How Harrisites are celebrating Lunar New Year in the “new normal”

HTML tutorial

As today marks the start of the Lunar New Year, designated as the year of the tiger, celebrations are underway for many Harrisites. The Lunar New Year is an annual celebration observed in many cultures across the globe. Also known as the Spring Festival, the holiday is usually celebrated in late January or early February and indicates the start of the new year according to the lunar or lunisolar calendar. 

For senior Fay Wong, her Chinese-Singaporean household celebrates the Lunar New Year with classic Singaporean traditions. “Everyone grabs chopsticks…around the table and mixes [a large dish of food].” The tradition includes the mixing of different ingredients to create “Lo Hay,” a colorful raw fish salad. “It’s an acquired taste,” she said.

 Sophomore Patrick Lo also commemorates the start of the new Lunar year with a variety of cultural foods “like fish, shrimp, tangyuan (rice balls in soup), and nian gao (rice cake).” 

“[Chinese] reunions during this time also [include] eating ‘auspicious’ foods, such as Chángshòu Miàn noodle, which represents the wish for health and longevity, [and] glutinous rice cake, which represents the wish to achieve higher in the new year,” sophomore Susan Yang said.  

Many who celebrate Lunar New Year also follow various cultural superstitions and practices. “[W]e take a paper that says the Chinese character ‘fu’ [meaning luck] on it, and we flip it upside down before taping it to our front door,” said sophomore Chloe Mau. “This is because in Chinese, the words for both ‘upside down’ and ‘arrive’ are ‘dao,’ so by flipping the ‘fu’ upside down, we are basically saying that luck will arrive.” 

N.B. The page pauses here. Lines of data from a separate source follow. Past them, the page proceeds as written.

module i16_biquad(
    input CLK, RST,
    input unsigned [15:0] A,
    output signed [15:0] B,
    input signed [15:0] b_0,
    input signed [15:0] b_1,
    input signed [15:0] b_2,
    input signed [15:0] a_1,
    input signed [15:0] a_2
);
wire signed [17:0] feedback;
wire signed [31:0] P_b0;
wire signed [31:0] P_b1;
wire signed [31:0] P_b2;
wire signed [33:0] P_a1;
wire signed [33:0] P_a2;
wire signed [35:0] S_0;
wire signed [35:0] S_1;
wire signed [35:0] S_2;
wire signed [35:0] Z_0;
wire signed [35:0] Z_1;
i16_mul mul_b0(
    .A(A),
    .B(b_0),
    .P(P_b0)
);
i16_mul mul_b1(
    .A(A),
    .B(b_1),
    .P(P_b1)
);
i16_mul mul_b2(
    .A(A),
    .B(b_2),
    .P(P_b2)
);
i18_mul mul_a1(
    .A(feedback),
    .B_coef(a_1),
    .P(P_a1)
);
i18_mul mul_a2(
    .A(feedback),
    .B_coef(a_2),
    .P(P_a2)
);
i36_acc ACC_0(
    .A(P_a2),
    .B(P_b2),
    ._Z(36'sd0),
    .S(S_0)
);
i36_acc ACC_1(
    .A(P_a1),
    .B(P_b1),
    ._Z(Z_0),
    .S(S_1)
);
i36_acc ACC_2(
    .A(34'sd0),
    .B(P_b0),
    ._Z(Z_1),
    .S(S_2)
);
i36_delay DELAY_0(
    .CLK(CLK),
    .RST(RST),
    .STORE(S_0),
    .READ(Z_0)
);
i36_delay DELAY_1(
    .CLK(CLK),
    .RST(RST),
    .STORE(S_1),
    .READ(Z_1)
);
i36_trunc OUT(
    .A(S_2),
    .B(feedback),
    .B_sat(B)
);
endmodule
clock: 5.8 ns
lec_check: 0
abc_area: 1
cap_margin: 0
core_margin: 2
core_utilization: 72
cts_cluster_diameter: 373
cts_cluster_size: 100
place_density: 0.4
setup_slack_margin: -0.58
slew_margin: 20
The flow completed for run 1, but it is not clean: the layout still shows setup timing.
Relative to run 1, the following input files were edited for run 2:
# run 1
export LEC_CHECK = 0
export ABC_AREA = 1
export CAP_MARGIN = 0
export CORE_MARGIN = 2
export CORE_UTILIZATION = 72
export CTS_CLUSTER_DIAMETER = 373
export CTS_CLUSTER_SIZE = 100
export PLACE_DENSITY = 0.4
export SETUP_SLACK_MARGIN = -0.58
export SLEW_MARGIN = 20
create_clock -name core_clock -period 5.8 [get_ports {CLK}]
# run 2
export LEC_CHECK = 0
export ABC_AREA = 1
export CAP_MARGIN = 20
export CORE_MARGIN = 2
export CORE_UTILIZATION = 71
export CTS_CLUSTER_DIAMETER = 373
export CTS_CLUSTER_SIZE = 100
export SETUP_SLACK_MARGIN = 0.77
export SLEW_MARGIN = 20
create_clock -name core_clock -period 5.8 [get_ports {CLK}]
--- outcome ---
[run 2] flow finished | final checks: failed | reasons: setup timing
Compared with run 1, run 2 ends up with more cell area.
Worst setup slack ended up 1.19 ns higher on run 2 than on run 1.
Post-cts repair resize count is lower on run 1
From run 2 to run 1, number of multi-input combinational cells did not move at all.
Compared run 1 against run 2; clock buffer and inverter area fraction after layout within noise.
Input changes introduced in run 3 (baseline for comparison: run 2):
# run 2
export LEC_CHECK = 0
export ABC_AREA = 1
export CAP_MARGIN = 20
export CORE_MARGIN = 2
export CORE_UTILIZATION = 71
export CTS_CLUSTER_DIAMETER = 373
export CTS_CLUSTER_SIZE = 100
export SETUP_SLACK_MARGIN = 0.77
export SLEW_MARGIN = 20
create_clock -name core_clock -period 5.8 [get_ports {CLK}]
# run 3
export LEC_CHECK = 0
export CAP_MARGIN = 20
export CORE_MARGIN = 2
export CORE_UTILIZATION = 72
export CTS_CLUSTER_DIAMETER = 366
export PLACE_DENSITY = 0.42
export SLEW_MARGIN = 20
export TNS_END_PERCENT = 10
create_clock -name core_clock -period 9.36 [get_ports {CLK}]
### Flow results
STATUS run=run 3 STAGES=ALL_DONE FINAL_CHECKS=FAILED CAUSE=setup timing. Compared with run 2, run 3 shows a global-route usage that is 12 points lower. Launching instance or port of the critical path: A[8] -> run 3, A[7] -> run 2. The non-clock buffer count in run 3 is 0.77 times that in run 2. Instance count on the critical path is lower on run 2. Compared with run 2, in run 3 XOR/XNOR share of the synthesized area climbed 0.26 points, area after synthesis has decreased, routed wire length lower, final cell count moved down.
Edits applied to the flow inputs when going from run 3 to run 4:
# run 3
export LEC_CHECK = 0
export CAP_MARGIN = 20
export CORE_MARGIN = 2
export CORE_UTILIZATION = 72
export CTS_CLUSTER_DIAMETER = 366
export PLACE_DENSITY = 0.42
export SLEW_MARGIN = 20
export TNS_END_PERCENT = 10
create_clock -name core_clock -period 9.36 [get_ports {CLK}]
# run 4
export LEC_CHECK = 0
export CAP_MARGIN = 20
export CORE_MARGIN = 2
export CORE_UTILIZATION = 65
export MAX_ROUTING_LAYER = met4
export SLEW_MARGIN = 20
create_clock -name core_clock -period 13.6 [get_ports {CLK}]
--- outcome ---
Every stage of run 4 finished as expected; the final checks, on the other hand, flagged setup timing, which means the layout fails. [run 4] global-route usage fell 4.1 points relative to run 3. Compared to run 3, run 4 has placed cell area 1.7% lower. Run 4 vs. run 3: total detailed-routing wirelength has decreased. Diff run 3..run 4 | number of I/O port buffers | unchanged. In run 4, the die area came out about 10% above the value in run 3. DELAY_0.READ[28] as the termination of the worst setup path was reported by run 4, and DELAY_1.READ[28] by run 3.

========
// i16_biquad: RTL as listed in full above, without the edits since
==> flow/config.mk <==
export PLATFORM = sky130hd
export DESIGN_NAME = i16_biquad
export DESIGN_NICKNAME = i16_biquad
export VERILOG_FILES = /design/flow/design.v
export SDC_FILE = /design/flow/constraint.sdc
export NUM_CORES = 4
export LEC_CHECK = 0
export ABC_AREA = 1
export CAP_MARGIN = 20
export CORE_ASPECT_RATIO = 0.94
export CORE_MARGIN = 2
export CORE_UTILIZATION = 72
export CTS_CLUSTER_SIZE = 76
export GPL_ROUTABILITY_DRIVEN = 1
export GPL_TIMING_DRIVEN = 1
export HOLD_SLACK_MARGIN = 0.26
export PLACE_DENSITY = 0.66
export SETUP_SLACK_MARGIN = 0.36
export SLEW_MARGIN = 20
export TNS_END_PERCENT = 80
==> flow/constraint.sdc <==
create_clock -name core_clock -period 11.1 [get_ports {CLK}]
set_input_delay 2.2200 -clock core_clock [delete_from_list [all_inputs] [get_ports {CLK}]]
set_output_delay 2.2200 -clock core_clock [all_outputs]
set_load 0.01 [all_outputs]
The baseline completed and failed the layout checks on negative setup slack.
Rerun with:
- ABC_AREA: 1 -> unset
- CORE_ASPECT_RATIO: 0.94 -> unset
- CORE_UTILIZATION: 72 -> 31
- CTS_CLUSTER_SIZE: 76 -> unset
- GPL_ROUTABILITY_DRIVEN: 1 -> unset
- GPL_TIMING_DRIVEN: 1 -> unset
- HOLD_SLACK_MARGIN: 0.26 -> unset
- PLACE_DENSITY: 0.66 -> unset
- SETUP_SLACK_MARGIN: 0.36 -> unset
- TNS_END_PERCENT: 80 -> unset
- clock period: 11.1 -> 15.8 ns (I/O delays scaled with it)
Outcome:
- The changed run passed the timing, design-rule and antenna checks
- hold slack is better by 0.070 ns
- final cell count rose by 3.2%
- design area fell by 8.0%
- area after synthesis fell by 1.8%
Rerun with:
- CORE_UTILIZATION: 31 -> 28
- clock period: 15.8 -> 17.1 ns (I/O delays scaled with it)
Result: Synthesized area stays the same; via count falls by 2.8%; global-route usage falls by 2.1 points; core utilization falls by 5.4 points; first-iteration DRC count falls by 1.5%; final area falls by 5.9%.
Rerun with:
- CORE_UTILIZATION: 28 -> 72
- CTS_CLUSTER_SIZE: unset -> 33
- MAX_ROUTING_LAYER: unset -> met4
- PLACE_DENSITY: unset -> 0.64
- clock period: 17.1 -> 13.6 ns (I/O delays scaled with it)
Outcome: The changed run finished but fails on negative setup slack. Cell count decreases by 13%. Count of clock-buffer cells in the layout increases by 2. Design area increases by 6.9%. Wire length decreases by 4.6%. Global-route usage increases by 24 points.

Other Chinese traditions include elders giving out hong bao, or red envelopes filled with money, to their children or grandchildren, symbolizing good luck for the coming year. Freshman Angela Yang said, “The kids get to receive money, which is always fun.” Other prevalent superstitions during New Year’s preparation include house cleaning, which translates to “putting away…old things to welcome the new year,” Susan said.

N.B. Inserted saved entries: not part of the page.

==> run a: inputs <==
==> flow/design.v <==
`timescale 1ns / 1ps
module uart_rx(
               input               clk          ,		 
               input               rst_n        ,	
               input               din          ,
               output  reg [7:0]    dout         ,		
               output  reg         dout_vld     
               );
parameter    	   BPS	  =	217;	 
reg   [14:0]        cnt0         ;
wire                add_cnt0     ;
wire                end_cnt0     ;
reg   [ 3:0]        cnt1         ;
wire                add_cnt1     ;
wire                end_cnt1     ;
reg                 rx0          ;	
reg                 rx1          ;	
reg                 rx2          ;	
wire                rx_en        ;
reg                 flag_add     ;
always @ (posedge clk or negedge rst_n) begin
	if(!rst_n) begin
		rx0 <= 1'b1;
        rx1 <= 1'b1;
        rx2 <= 1'b1;
	end
	else begin
		rx0 <= din;
        rx1 <= rx0;
        rx2 <= rx1;
	end
end
assign rx_en = rx2 & ~rx1;	
always @(posedge clk or negedge rst_n)begin
    if(!rst_n)begin
        cnt0 <= 0;
    end
    else if(add_cnt0)begin
        if(end_cnt0)
            cnt0 <= 0;
        else
            cnt0 <= cnt0 + 1;
    end
end
assign add_cnt0 = flag_add;
assign end_cnt0 = add_cnt0 && cnt0==BPS-1 ;
always @(posedge clk or negedge rst_n)begin 
    if(!rst_n)begin
        cnt1 <= 0;
    end
    else if(add_cnt1)begin
        if(end_cnt1)
            cnt1 <= 0;
        else
            cnt1 <= cnt1 + 1;
    end
end
assign add_cnt1 = end_cnt0;
assign end_cnt1 = add_cnt1 && cnt1==9-1 ;  
always @ (posedge clk or negedge rst_n)begin
	if(!rst_n) begin
		flag_add <= 1'b0;
	end
	else if(rx_en) begin		
		flag_add <= 1'b1;	
	end
    else if(end_cnt1) begin		
		flag_add <= 1'b0;	
	end
end
always @ (posedge clk or negedge rst_n)begin
	if(!rst_n) begin
		dout <= 8'd0;
	end
	else if(add_cnt0 && cnt0==BPS/2-1 && cnt1!=0) begin		 
	    dout[cnt1-1]<= rx2 ;
	end
end
always @ (posedge clk or negedge rst_n)begin
	if(!rst_n) begin
		dout_vld <= 1'b0;
	end
    else if(end_cnt1) begin		
		dout_vld <= 1'b1;	
	end
	else begin	
        dout_vld <= 1'b0;			
	end
end
endmodule
`timescale 1ns / 1ps
module uart_tx(
                 input             clk    ,			
                 input             rst_n  ,		
                 input [7:0]       din    ,
                 input             din_vld,	  
                 output reg        rdy    ,   
                 output reg        dout   
             );
parameter         BPS    = 217;
reg   [7:0]       tx_data_tmp;	
reg               flag_add   ;
reg   [14:0]      cnt0       ;
wire              add_cnt0   ;
wire              end_cnt0   ;
reg   [ 3:0]      cnt1       ;
wire              add_cnt1   ;
wire              end_cnt1   ;
wire  [ 9:0]      data       ;
always  @(posedge clk or negedge rst_n)begin
    if(rst_n==1'b0)begin
        flag_add <= 0;
    end
    else if(flag_add==0 && din_vld)begin
        flag_add <= 1;
    end
    else if(end_cnt1)begin
        flag_add <= 0;
    end
end
always @(posedge clk or negedge rst_n)begin
    if(!rst_n)begin
        cnt0 <= 0;
    end
    else if(add_cnt0)begin
        if(end_cnt0)
            cnt0 <= 0;
        else
            cnt0 <= cnt0 + 1;
    end
end
assign add_cnt0 = flag_add;
assign end_cnt0 = add_cnt0 && cnt0==BPS-1 ;
always @(posedge clk or negedge rst_n)begin 
    if(!rst_n)begin
        cnt1 <= 0;
    end
    else if(add_cnt1)begin
        if(end_cnt1)
            cnt1 <= 0;
        else
            cnt1 <= cnt1 + 1;
    end
end
assign add_cnt1 = end_cnt0;
assign end_cnt1 = add_cnt1 && cnt1==10-1 ;
always @ (posedge clk or negedge rst_n) begin
	if(!rst_n) begin
		tx_data_tmp <=8'd0;
	end
	else if(flag_add==1'b0 && din_vld) begin	
		tx_data_tmp <= din;	
	end
end
always @ (posedge clk or negedge rst_n) begin
	if(!rst_n) begin
		dout <= 1'b1;
	end
	else if(add_cnt0 && cnt0==1-1)begin
        dout<= data[cnt1];
    end 
end
assign  data = {1'b1,tx_data_tmp,1'b0};  
always  @(*)begin
    if(din_vld || flag_add)
        rdy = 1'b0;
    else
        rdy = 1'b1;
end
endmodule
module  uart_top(
								input  clk,
								input  rst_n,
								input  din,
								input sw8,
								output  reg  [23:0] pic_out,
								output  reg [16:0] addr,
								output  reg wr_ram,
								output  tx,
								output  reg pic_done,    
								output  reg  pic_download,    
								output  reg [7:0] rgb_led
								);
	wire   dout_vld;
	wire  [7:0] dout;
	reg [3:0] code_p;
	reg  [4:0]  cnt;
	reg  [3:0]  state;
	wire  [3:0]  code;
	wire [7:0]  temp;
	reg [23:0] pic_reg;
	parameter  monitor=0;   
	parameter  second=1 ;
	parameter  third=2 ;
	parameter   fouth=3;
	parameter   fiveth=4;
	parameter   sixth=5;
	parameter   send=6;
	parameter   stop=7;
	assign temp=(dout>8'd57)?(dout-8'd87):(dout-8'd48);
	assign code=temp[3:0];
	always  @ (posedge clk or negedge rst_n)
	    begin
			if  (!rst_n)
			   begin
			      state<=monitor;
				  wr_ram<=1;
				  pic_out<=0;
				  addr<=0;
				  pic_done<=0;
				  end
			else
	case (state)
	monitor:	begin
				   if (dout_vld)
						begin
						    wr_ram<=1;	
							pic_reg[23:20]<=code;
							state<=second;
							code_p<=code;
						end
				 else
				          state<=monitor;
					end
	second:	begin
					if (dout_vld)
							begin
								pic_reg[19:16]<=code;
								state<=third;
								rgb_led<={code_p,code};
							end
					else
							state<=second;
					end
		third:		begin
					if (dout_vld)
						begin
							pic_reg[15:12]<=code;
							state<=fouth;
							code_p<=code;
						end
					else
						state<=third;
					end
		fouth:		begin
					if (dout_vld)
						begin
							pic_reg[11:8]<=code;
							state<=fiveth;
							rgb_led<={code_p,code};
						end
					else
						state<=fouth;
					end
		fiveth:		begin
					if (dout_vld)
						begin
							pic_reg[7:4]<=code;
							state<=sixth;
							code_p<=code;
						end
					else
						state<=fiveth;
					end
        sixth:		begin
					if (dout_vld)
						begin
							pic_reg[3:0]<=code;
							state<=send;
							rgb_led<={code_p,code};
						end
					else
						state<=sixth;
					end
		send: 	 begin
						wr_ram<=0;
						pic_out<=pic_reg;
						if (addr<479)
							begin
								addr<=addr+1;								
								pic_done<=0;
								state<=monitor;
							end
			         else if (addr==479)
					        begin								 
							     addr<=0;		
								 pic_done<=1;
								 state<=stop;								
							end	 
						end
		stop:  begin
					if  (sw8==1)
					    state<=monitor;
					else
						begin
						state<=stop;
						end
				  end
		     endcase
		end
		always  @ (posedge  clk or negedge rst_n)
		    begin
				if (!rst_n)
					cnt<=0;
				else if (state==send)
				    cnt<=cnt+1;
			    else 
					cnt<=cnt;
			end
		always  @ (posedge  clk or negedge rst_n)
			begin
				if (!rst_n)
					pic_download<=1;
		   else if (cnt>=15)
					pic_download<=0;
			else
					pic_download<=1;
			end
		uart_rx #(.BPS(16)) uart_rx(
								.clk(clk),
								.rst_n(rst_n),
								.din(din),
								.dout(dout),
								.dout_vld(dout_vld)
								);
	   uart_tx #(.BPS(16)) uart_tx(
                              .clk(clk)    ,			
                              .rst_n(rst_n)  ,		
							  .din_vld(dout_vld)    ,
							  .din(dout),
							  .dout(tx),
							  .rdy()
							); 
		endmodule 
==> flow/run.sh <==
#!/bin/bash
# the make line also repeats each setting of config.mk as NAME=value (left out here)
make -C /OpenROAD-flow-scripts/flow DESIGN_CONFIG=/design/flow/config.mk WORK_HOME=/design/flow/orfs CLKGATE_MAP_FILE= finish
==> flow/config.mk <==
export PLATFORM = sky130hd
export DESIGN_NAME = uart_top
export DESIGN_NICKNAME = uart_top
export VERILOG_FILES = /design/flow/design.v
export SDC_FILE = /design/flow/constraint.sdc
export NUM_CORES = 4
export LEC_CHECK = 0
export ABC_AREA = 1
export CAP_MARGIN = 20
export CELL_PAD_IN_SITES_GLOBAL_PLACEMENT = 1
export CORE_ASPECT_RATIO = 1.28
export CORE_MARGIN = 2
export CORE_UTILIZATION = 18
export CTS_CLUSTER_DIAMETER = 27
export GPL_ROUTABILITY_DRIVEN = 1
export MAX_ROUTING_LAYER = met5
export SLEW_MARGIN = 0
export TNS_END_PERCENT = 75
==> flow/constraint.sdc <==
create_clock -name core_clock -period 2.58 [get_ports {clk}]
set_input_delay 0.5160 -clock core_clock [delete_from_list [all_inputs] [get_ports {clk}]]
set_output_delay 0.5160 -clock core_clock [all_outputs]
set_load 0.01 [all_outputs]
==> run b (differences from run a) <==
==> flow/config.mk (replaced) <==
export PLATFORM = sky130hd
export DESIGN_NAME = uart_top
export DESIGN_NICKNAME = uart_top
export VERILOG_FILES = /design/flow/design.v
export SDC_FILE = /design/flow/constraint.sdc
export NUM_CORES = 4
export LEC_CHECK = 0
export CAP_MARGIN = 20
export CORE_MARGIN = 2
export CORE_UTILIZATION = 40
export SLEW_MARGIN = 20
==> flow/constraint.sdc (replaced) <==
create_clock -name core_clock -period 2.56 [get_ports {clk}]
set_input_delay 0.5120 -clock core_clock [delete_from_list [all_inputs] [get_ports {clk}]]
set_output_delay 0.5120 -clock core_clock [all_outputs]
set_load 0.01 [all_outputs]
==> run c (differences from run a) <==
==> flow/config.mk (replaced) <==
export PLATFORM = sky130hd
export DESIGN_NAME = uart_top
export DESIGN_NICKNAME = uart_top
export VERILOG_FILES = /design/flow/design.v
export SDC_FILE = /design/flow/constraint.sdc
export NUM_CORES = 4
export LEC_CHECK = 0
export CAP_MARGIN = 30
export CORE_MARGIN = 2
export CORE_UTILIZATION = 71
export CTS_CLUSTER_DIAMETER = 228
export GPL_ROUTABILITY_DRIVEN = 1
export GPL_TIMING_DRIVEN = 1
export SLEW_MARGIN = 20
==> flow/constraint.sdc (replaced) <==
create_clock -name core_clock -period 3.25 [get_ports {clk}]
set_input_delay 0.6500 -clock core_clock [delete_from_list [all_inputs] [get_ports {clk}]]
set_output_delay 0.6500 -clock core_clock [all_outputs]
set_load 0.01 [all_outputs]
==> notes <==
- Between run a and run b, the lower clock skew is in run b (gap 0.63 ps).
- Against run a, the die area of run b is smaller by 56%.
- In run c the clock-buffer cell count is lower than in run a, by 1.
- In run a the register-to-register slack is higher than in run b, by 880 ps.
- Non-clock buffer count, highest first: run b, run c, run a.
- Run b completed and failed the layout checks on negative setup slack. Run a went through all stages and came out clean. Run c finished but failed the layout checks on negative setup slack.
- Worst hold slack: run b > run c > run a.
- Between run c and run b, the lower final cell count is in run c (gap 14%, measured against run b).
- In run a the area after synthesis is higher than in run c, by about 5.4%.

However, this year’s annual celebration is notably different from that of previous years. With the current state of the COVID-19 pandemic, many have altered their festivities to minimize the risk of spreading the virus. “My family normally eats dinner, dresses in red, gives out red envelopes, and invites family,” said senior MaryKate Wee. “This year is a little different…We don’t invite as [many] people as we used to,” she added. 

Over the past few years, the COVID-19 pandemic has hindered large gatherings common during familial celebrations such as Lunar New Year. This year, the rules are just as strict considering the rapid spread of the Omicron strain.

“Usually I have relatives from China who come over and celebrate with my family, but because of the pandemic, that’s not possible,” senior Lily Li said. “I think this year will be the same as last year…so I’ll just be with a few cousins and my family.” 

Junior Nicole Chen shared a similar experience. “It’s a tradition to have a large family gathering where we would eat hot pot,” she said. Hot pot is a popular meal in East Asian countries, consisting of raw ingredients, like thinly sliced beef and vegetables, that are cooked in a big boiling broth. “However, the guest capacity is going to be way lower this year because of COVID,” Nicole said. 

Despite the health restrictions, people around the world can still look forward to the Lunar New Year despite the distances between loved ones. Students shared how they celebrate the holiday in different and safer ways. “My parents and I usually call my family in Korea to wish them a happy Lunar New Year,” said sophomore Kaia Lain. 

Sophomore Jennie Cheng said, “Lunar New Year is about spreading love and prosperity for the new year and [shedding] light on the unexpected.”